-- Dataset records follows --

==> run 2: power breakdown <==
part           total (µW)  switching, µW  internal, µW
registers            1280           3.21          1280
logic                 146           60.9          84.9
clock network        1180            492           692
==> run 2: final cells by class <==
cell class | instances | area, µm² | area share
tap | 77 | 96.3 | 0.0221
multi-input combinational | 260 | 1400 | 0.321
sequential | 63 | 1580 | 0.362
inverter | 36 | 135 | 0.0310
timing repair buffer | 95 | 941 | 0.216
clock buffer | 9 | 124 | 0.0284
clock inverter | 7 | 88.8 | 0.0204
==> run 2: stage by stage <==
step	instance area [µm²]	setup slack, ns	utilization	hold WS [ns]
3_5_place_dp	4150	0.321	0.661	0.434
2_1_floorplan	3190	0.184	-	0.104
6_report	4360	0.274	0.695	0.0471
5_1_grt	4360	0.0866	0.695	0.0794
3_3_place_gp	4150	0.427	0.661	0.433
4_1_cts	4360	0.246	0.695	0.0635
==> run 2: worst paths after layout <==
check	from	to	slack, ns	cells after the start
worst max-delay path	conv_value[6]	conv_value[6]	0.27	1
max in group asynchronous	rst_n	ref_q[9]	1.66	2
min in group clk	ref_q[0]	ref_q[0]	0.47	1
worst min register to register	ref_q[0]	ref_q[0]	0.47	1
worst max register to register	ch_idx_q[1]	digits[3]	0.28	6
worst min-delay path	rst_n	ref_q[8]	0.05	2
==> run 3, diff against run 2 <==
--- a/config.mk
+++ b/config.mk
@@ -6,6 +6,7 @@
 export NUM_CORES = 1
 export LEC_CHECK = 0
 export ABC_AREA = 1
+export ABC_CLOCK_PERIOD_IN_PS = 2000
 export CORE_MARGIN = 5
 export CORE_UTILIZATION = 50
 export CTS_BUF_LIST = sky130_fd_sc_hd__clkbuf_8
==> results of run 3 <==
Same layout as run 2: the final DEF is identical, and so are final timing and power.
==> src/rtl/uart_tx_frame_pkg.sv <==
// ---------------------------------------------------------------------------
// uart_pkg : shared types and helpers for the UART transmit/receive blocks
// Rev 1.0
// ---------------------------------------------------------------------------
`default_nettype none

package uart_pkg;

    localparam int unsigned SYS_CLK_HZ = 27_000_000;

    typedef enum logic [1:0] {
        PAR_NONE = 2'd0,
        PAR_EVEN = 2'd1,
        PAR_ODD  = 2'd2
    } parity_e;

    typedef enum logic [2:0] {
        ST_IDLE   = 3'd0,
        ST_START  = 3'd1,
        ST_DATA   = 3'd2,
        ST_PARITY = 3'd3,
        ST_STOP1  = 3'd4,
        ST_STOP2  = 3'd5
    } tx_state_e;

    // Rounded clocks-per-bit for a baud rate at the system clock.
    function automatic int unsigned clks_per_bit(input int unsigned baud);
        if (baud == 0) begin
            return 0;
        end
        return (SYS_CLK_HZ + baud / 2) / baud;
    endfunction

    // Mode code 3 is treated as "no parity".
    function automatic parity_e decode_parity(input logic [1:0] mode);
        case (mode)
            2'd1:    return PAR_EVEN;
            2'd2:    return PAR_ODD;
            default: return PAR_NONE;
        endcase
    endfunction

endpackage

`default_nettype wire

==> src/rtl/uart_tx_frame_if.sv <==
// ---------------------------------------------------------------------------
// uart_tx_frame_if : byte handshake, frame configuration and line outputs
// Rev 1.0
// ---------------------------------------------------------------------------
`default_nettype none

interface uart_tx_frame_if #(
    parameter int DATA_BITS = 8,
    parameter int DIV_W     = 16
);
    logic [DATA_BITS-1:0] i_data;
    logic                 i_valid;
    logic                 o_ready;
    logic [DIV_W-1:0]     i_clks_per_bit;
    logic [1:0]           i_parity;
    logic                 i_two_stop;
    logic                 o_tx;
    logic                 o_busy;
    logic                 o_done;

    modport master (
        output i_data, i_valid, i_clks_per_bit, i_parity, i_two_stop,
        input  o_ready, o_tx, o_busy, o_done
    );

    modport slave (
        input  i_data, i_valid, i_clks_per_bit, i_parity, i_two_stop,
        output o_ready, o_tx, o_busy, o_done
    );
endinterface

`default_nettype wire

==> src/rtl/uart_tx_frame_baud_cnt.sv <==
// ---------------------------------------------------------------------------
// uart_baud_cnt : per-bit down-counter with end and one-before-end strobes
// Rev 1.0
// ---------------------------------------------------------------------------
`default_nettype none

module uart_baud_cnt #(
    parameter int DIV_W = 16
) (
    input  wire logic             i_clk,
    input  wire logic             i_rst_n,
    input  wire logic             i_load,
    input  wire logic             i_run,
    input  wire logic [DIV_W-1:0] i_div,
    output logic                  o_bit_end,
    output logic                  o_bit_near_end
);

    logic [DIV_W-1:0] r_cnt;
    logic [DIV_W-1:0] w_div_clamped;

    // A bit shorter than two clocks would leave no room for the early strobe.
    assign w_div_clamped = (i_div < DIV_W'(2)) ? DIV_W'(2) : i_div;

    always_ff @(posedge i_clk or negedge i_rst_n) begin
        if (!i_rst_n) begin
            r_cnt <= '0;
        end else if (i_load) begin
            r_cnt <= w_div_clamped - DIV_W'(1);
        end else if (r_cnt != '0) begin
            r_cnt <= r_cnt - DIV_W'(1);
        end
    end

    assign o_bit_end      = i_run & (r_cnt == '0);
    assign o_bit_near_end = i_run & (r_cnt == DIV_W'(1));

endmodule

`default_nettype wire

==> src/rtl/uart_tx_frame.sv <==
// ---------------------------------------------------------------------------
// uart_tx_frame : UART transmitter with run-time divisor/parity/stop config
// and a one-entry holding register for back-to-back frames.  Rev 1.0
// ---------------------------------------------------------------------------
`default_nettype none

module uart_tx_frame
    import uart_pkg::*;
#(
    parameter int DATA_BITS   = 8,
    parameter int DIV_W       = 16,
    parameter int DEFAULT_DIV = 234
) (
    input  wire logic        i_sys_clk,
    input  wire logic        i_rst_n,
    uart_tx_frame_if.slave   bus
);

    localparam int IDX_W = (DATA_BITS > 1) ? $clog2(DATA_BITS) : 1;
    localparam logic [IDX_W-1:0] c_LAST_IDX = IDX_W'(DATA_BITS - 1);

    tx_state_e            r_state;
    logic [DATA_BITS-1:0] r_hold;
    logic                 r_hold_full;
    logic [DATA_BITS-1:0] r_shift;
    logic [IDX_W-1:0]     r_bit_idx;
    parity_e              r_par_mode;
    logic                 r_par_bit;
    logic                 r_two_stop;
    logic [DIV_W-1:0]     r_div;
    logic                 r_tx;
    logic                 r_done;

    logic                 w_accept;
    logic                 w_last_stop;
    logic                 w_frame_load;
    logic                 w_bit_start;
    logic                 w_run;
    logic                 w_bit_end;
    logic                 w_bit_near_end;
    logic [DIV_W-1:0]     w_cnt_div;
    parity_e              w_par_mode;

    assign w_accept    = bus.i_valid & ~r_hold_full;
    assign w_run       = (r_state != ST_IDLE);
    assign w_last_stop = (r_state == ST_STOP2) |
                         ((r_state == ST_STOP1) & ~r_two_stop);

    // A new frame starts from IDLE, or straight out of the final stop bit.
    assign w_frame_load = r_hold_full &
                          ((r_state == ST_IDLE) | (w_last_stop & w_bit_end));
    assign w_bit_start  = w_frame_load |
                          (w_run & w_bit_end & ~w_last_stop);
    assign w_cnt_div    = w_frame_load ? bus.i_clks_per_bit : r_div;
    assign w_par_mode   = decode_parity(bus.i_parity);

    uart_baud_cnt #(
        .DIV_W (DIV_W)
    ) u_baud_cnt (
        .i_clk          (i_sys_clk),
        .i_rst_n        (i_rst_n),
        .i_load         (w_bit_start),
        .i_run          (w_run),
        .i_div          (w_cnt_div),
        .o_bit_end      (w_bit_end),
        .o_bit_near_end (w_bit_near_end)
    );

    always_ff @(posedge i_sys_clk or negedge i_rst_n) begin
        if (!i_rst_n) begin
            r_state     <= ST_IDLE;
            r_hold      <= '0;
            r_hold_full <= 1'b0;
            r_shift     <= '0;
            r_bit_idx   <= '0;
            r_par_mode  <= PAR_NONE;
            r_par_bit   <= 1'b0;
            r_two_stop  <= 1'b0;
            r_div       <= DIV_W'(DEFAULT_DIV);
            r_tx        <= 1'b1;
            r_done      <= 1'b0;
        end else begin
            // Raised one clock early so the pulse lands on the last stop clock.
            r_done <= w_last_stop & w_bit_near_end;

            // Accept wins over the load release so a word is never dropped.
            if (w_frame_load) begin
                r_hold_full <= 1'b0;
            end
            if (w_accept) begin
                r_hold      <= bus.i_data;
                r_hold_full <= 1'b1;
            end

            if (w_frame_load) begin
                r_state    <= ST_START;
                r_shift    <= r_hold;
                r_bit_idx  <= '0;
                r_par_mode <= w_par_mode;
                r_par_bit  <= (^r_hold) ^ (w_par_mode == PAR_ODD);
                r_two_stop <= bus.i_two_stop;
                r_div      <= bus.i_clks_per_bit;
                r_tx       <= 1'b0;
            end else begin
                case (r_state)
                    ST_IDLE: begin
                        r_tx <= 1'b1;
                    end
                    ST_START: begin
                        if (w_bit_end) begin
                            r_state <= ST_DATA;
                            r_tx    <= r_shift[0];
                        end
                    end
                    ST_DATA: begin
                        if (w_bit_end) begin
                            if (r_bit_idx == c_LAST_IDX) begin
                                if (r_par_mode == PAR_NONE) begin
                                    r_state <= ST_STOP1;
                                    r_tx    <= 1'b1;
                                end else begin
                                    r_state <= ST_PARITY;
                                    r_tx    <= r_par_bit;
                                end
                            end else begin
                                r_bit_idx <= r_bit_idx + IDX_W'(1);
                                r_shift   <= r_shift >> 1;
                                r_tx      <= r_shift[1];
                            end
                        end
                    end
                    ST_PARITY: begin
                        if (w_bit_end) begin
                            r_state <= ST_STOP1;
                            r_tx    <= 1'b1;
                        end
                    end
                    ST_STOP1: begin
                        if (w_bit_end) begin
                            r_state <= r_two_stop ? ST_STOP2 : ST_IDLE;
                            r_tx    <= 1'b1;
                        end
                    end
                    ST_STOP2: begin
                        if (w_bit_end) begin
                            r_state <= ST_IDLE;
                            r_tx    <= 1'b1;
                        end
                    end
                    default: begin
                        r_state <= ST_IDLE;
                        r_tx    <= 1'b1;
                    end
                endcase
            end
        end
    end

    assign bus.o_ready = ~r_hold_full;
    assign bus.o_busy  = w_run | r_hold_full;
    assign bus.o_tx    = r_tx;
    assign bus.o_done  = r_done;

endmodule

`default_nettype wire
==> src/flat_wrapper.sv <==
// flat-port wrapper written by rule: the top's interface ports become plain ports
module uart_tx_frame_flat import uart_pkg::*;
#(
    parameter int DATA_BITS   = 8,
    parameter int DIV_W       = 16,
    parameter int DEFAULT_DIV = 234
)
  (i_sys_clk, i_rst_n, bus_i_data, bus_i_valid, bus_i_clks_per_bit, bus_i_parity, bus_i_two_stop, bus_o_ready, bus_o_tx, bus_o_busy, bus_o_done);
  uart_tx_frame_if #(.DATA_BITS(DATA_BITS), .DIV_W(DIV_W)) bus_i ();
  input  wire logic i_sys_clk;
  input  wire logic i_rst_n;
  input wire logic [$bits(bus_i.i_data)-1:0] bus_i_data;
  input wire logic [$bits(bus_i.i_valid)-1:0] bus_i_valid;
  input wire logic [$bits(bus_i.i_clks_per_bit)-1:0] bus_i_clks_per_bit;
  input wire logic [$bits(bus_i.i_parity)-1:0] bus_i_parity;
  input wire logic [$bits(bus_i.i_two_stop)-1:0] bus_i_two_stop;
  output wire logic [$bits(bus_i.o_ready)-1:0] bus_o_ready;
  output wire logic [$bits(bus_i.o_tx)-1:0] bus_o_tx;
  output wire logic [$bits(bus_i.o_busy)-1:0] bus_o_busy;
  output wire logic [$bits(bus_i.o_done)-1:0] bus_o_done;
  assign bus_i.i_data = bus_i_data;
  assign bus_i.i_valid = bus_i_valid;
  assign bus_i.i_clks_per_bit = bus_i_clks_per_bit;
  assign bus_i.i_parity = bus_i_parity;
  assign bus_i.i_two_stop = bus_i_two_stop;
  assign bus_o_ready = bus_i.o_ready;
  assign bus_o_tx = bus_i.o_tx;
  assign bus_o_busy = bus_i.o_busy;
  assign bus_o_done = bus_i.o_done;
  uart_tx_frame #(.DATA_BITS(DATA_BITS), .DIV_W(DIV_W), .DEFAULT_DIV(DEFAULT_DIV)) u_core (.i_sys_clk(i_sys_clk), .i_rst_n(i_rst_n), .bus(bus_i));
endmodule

-- Dataset records concluded --
-- Dataset records follows --

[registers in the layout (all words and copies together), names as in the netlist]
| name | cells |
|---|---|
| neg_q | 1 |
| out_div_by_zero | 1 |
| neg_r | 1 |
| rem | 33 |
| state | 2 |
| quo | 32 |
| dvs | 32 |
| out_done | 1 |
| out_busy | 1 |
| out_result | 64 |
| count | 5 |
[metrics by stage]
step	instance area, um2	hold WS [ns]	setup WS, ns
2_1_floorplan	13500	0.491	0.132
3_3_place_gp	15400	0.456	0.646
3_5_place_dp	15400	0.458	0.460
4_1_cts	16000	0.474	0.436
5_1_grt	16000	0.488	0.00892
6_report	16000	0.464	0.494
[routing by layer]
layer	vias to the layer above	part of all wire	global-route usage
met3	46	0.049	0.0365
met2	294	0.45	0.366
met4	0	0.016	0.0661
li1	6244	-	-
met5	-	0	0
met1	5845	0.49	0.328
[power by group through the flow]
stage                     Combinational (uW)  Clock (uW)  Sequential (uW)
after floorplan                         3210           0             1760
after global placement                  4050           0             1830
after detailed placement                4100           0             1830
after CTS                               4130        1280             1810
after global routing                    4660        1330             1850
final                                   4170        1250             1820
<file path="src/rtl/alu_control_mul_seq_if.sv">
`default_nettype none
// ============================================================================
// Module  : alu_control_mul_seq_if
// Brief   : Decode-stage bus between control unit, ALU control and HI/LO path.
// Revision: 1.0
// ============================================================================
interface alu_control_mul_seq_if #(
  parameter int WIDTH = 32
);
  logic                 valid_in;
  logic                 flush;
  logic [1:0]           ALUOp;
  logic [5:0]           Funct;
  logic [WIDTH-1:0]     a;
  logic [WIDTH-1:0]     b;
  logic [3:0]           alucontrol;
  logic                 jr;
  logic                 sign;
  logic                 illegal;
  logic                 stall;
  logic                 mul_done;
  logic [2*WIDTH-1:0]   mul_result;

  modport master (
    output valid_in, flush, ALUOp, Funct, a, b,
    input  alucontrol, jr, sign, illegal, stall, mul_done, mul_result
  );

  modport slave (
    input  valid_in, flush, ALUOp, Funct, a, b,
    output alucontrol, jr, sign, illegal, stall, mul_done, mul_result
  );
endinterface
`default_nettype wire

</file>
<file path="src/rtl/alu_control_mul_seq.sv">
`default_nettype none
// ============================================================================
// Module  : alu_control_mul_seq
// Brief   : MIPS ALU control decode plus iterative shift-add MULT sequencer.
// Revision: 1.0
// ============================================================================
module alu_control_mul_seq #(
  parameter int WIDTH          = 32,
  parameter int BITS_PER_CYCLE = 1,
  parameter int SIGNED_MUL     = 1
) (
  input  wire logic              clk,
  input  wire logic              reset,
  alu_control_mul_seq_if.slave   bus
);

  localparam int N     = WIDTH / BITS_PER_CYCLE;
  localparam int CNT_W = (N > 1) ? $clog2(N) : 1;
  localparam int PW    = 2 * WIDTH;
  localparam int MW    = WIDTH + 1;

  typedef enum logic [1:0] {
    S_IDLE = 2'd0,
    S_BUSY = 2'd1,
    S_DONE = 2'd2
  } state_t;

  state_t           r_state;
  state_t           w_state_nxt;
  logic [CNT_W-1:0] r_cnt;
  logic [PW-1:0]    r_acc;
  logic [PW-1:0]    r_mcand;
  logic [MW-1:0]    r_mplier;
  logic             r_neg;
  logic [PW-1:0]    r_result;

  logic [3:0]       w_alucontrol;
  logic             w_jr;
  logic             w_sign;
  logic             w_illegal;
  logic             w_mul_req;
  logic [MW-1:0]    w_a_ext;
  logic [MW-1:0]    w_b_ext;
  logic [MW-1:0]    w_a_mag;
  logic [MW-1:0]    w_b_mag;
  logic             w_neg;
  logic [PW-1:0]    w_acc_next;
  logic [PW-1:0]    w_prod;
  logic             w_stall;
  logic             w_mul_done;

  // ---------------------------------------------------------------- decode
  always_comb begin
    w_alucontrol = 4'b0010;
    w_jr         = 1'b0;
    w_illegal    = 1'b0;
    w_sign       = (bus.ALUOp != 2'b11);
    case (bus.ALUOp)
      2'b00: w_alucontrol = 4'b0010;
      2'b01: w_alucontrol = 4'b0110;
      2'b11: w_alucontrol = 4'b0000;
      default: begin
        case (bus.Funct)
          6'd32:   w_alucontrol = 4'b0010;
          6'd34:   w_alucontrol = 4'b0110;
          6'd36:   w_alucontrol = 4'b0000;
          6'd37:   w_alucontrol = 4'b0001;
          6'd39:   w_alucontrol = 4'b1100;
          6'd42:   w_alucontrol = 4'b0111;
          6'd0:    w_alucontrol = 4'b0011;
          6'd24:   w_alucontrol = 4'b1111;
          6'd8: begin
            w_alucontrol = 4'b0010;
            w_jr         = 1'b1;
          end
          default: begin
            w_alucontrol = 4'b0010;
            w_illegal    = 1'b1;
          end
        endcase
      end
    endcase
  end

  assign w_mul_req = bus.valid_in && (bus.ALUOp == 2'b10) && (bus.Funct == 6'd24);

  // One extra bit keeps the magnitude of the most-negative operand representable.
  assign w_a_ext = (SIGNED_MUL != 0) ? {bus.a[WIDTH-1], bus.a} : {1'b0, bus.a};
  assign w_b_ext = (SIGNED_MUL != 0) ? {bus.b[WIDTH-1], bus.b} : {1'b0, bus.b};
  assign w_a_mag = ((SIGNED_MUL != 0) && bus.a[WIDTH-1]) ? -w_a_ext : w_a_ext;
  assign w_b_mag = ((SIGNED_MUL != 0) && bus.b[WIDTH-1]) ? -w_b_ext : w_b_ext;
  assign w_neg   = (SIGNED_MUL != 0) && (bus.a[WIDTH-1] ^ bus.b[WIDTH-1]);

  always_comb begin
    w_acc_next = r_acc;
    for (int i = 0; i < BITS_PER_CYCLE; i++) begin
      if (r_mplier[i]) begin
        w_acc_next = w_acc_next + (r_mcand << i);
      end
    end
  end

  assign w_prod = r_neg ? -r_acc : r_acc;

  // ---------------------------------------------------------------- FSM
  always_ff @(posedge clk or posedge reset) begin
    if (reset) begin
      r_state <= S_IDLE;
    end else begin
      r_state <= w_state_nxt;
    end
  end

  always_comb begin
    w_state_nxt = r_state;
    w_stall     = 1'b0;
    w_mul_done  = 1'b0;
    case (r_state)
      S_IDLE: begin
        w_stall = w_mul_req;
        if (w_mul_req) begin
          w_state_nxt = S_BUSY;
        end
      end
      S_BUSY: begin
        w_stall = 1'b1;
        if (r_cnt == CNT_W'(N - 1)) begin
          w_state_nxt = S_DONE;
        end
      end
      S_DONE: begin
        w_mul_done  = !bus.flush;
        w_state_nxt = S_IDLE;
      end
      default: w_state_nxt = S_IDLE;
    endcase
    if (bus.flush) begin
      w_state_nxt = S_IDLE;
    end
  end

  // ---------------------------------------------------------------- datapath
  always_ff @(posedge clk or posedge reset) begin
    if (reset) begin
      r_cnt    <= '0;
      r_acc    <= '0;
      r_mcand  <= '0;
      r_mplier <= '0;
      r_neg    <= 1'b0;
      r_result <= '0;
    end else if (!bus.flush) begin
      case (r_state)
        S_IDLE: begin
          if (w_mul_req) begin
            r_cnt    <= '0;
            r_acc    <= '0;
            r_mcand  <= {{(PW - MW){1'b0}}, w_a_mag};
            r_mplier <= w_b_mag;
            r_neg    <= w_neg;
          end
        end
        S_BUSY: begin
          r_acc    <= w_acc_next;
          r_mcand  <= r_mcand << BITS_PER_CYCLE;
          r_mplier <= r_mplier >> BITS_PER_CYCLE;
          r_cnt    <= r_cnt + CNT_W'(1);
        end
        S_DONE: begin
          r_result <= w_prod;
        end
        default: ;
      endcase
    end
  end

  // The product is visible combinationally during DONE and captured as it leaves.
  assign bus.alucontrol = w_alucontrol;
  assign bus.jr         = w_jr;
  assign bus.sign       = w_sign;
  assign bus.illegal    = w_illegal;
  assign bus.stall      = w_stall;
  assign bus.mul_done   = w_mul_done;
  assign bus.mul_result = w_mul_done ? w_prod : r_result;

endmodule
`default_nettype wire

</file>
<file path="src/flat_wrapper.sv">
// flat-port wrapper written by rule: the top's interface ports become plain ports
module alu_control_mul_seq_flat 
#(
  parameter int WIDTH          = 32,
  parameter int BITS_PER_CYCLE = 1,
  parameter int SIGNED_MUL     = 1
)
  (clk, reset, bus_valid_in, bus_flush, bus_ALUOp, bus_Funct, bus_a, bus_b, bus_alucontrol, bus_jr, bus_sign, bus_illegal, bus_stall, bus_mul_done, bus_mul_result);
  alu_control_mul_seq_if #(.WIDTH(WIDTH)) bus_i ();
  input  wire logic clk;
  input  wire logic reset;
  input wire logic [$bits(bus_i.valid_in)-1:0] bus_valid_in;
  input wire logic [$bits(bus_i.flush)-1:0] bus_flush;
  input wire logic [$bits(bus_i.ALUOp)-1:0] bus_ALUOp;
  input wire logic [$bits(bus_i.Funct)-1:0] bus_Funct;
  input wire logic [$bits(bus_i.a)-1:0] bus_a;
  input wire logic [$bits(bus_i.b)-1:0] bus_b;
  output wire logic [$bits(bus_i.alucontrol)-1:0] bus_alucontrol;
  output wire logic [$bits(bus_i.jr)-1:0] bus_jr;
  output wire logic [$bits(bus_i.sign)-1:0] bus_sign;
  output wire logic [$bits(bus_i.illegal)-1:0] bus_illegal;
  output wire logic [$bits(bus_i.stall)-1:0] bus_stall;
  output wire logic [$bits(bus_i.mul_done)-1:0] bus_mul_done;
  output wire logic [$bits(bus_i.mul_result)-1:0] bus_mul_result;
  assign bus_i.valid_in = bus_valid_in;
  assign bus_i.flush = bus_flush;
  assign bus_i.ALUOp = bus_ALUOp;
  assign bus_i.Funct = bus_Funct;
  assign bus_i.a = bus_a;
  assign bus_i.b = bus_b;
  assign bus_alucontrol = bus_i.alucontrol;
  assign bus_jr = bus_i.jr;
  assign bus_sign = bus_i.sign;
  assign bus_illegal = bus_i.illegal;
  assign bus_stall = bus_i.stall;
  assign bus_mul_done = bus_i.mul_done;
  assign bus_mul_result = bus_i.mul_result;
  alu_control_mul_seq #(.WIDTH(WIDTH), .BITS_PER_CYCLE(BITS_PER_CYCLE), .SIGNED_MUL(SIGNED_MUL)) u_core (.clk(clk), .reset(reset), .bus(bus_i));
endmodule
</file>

-- Dataset records concluded --

## Problem statement
Output the lines above between the one holding "multi-input combinational |" and the one holding "results of run", inclusive, with nothing before or after them.

## Solution to this problem
multi-input combinational | 260 | 1400 | 0.321
sequential | 63 | 1580 | 0.362
inverter | 36 | 135 | 0.0310
timing repair buffer | 95 | 941 | 0.216
clock buffer | 9 | 124 | 0.0284
clock inverter | 7 | 88.8 | 0.0204
==> run 2: stage by stage <==
step	instance area [µm²]	setup slack, ns	utilization	hold WS [ns]
3_5_place_dp	4150	0.321	0.661	0.434
2_1_floorplan	3190	0.184	-	0.104
6_report	4360	0.274	0.695	0.0471
5_1_grt	4360	0.0866	0.695	0.0794
3_3_place_gp	4150	0.427	0.661	0.433
4_1_cts	4360	0.246	0.695	0.0635
==> run 2: worst paths after layout <==
check	from	to	slack, ns	cells after the start
worst max-delay path	conv_value[6]	conv_value[6]	0.27	1
max in group asynchronous	rst_n	ref_q[9]	1.66	2
min in group clk	ref_q[0]	ref_q[0]	0.47	1
worst min register to register	ref_q[0]	ref_q[0]	0.47	1
worst max register to register	ch_idx_q[1]	digits[3]	0.28	6
worst min-delay path	rst_n	ref_q[8]	0.05	2
==> run 3, diff against run 2 <==
--- a/config.mk
+++ b/config.mk
@@ -6,6 +6,7 @@
 export NUM_CORES = 1
 export LEC_CHECK = 0
 export ABC_AREA = 1
+export ABC_CLOCK_PERIOD_IN_PS = 2000
 export CORE_MARGIN = 5
 export CORE_UTILIZATION = 50
 export CTS_BUF_LIST = sky130_fd_sc_hd__clkbuf_8
==> results of run 3 <==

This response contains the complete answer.